I think the opportunity to ceremonialize a commitment is enriching, beautiful, and transformational. Ceremony gives us an opportunity to slow down time, become present, and get clear about what we want to see come to fruition in our lives. It infuses our commitment to one another with integrity and honesty. Even if we have no one present at our marriage ceremony but ourselves (ie, the smallest of elopements) when we take a moment to honor our journey, to speak our love out loud, to create vows that inspire us day after day, and to feel that sense of crossing a threshold… well, that just seems like such an honest and essential way to live.
Although there is an aspect of ourselves that is unchanged as we grow and age, we also become completely different people at so many points throughout the journey of our lives. Imagine if all those transitional moments were always celebrated with ceremony — imagine how that would infuse our life journey with consciousness and awareness… special little celebratory markers of our brief time on planet earth.
Ceremony is beautiful — and let’s face it, more beauty in the world is never a bad thing. But for sure, I do hold the belief, (non-dogmatically, and perhaps completely made up) that honoring life’s milestones through ceremony enriches our connections to one another and to our communities. We get to experience the very essence of ourselves. And, perhaps most importantly — it is play. Sacred play, but play nonetheless.

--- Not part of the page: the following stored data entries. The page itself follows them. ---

`src/hdl/icache_tag_defines.svh`:
```
/*
 * Tag array geometry for the two-way instruction cache
 * Lookup latency in rising edges
 */

`ifndef ICACHE_TAG_DEFINES_SVH
`define ICACHE_TAG_DEFINES_SVH

// Tag bits stored per way
`define TAG_WIDTH 23

// Set index bits, one SRAM word per set
`define INDEX_WIDTH 6
`define NUM_SETS 64

// Associativity
`define NUM_WAYS 2

// One way entry is valid plus tag
`define WAY_WIDTH 24

// Full set word, way 1 in the upper half
`define WORD_WIDTH 48

// Rising edges from request to registered response
`define LOOKUP_LATENCY 2

`endif

```
`src/hdl/icache_tag_pkg.sv`:
```
/*
 * Shared types for the tag path: way entry, set word union,
 * way index
 */

`default_nettype none

`include "icache_tag_defines.svh"

package icache_tag_pkg;

  // One way of a set
  // Valid sits in the top bit, tag below it
  typedef struct packed {
    logic                  valid;
    logic [`TAG_WIDTH-1:0] tag;
  } way_entry_t;

  // A whole SRAM word
  // Seen either as raw bits for the array port
  // or split per way, index 1 is the upper half
  typedef union packed {
    logic [`WORD_WIDTH-1:0]           raw;
    way_entry_t [`NUM_WAYS-1:0]       way;
  } set_word_u;

  // Names one of the two ways
  typedef logic way_idx_t;

endpackage

`default_nettype wire

```
`src/hdl/tag_lookup_issue.sv`:
```
/*
 * Request issue stage that registers the SRAM command per request
 * Builds fill words and carries the lookup tag to the resolver
 */

`timescale 1ns/1ps
`default_nettype none

`include "icache_tag_defines.svh"

module tag_lookup_issue (
  input  wire logic                     clk0,
  input  wire logic                     init,
  // Requester strobes
  input  wire logic                     req_valid,
  input  wire logic                     req_fill,
  input  wire logic [`INDEX_WIDTH-1:0]  req_index,
  input  wire logic [`TAG_WIDTH-1:0]    req_tag,
  input  wire icache_tag_pkg::way_idx_t req_way,
  // Registered SRAM port
  output      logic                     csb,
  output      logic                     web,
  output      logic [`NUM_WAYS-1:0]     wmask,
  output      logic [`INDEX_WIDTH-1:0]  addr,
  output      logic [`WORD_WIDTH-1:0]   din,
  // Lookup carry that lines up with dout at the resolver
  output      logic                     lookup_pending,
  output      logic [`TAG_WIDTH-1:0]    lookup_tag
);

  icache_tag_pkg::set_word_u fill_word;
  logic [`NUM_WAYS-1:0]      fill_mask;
  logic                      is_fill;
  logic                      is_lookup;

  // First carry stage lines up with the SRAM input registers
  logic                      pend_q1;
  logic [`TAG_WIDTH-1:0]     tag_q1;

  assign is_fill   = req_valid && req_fill;
  assign is_lookup = req_valid && !req_fill;

  // New valid entry placed in the named way only
  // The other half stays zero and is masked off anyway
  always_comb begin
    fill_word.raw                = '0;
    fill_word.way[req_way].valid = 1'b1;
    fill_word.way[req_way].tag   = req_tag;
    fill_mask                    = '0;
    fill_mask[req_way]           = 1'b1;
  end

  // Command strobes
  always_ff @(posedge clk0 or posedge init) begin
    if (init) begin
      csb   <= 1'b1;
      web   <= 1'b1;
      wmask <= '0;
    end else begin
      csb   <= !req_valid;
      web   <= !is_fill;
      // Lookups never write, so no way is selected
      wmask <= is_fill ? fill_mask : '0;
    end
  end

  // Address and write data
  always_ff @(posedge clk0 or posedge init) begin
    if (init) begin
      addr <= '0;
      din  <= '0;
    end else if (req_valid) begin
      addr <= req_index;
      din  <= fill_word.raw;
    end
  end

  // Pending bit through both stages
  always_ff @(posedge clk0 or posedge init) begin
    if (init) begin
      pend_q1        <= 1'b0;
      lookup_pending <= 1'b0;
    end else begin
      pend_q1        <= is_lookup;
      lookup_pending <= pend_q1;
    end
  end

  // Tag rides along with the pending bit
  always_ff @(posedge clk0 or posedge init) begin
    if (init) begin
      tag_q1     <= '0;
      lookup_tag <= '0;
    end else begin
      tag_q1     <= req_tag;
      lookup_tag <= tag_q1;
    end
  end

endmodule

`default_nettype wire

```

A wedding ceremony can be done so many ways — just the two of you in your living room, a small elopement, or a larger community affair. Of course, having community present in our ceremonies enhances that feeling of being witnessed at the threshold. We get to honor where we’ve come from and the people who helped get us here, and they are the ones who will first see us as the new thing we have become. However, a couple can also provide that aspect of witnessing to each other, and this is the beauty and simplicity of an elopement.
Truly, I can’t imagine anyone would regret the choice to honor their commitment and love with a ceremony and with ritual, no matter what it looked like. It just feels so good. Deep presence feels like a revolutionary act this day and age.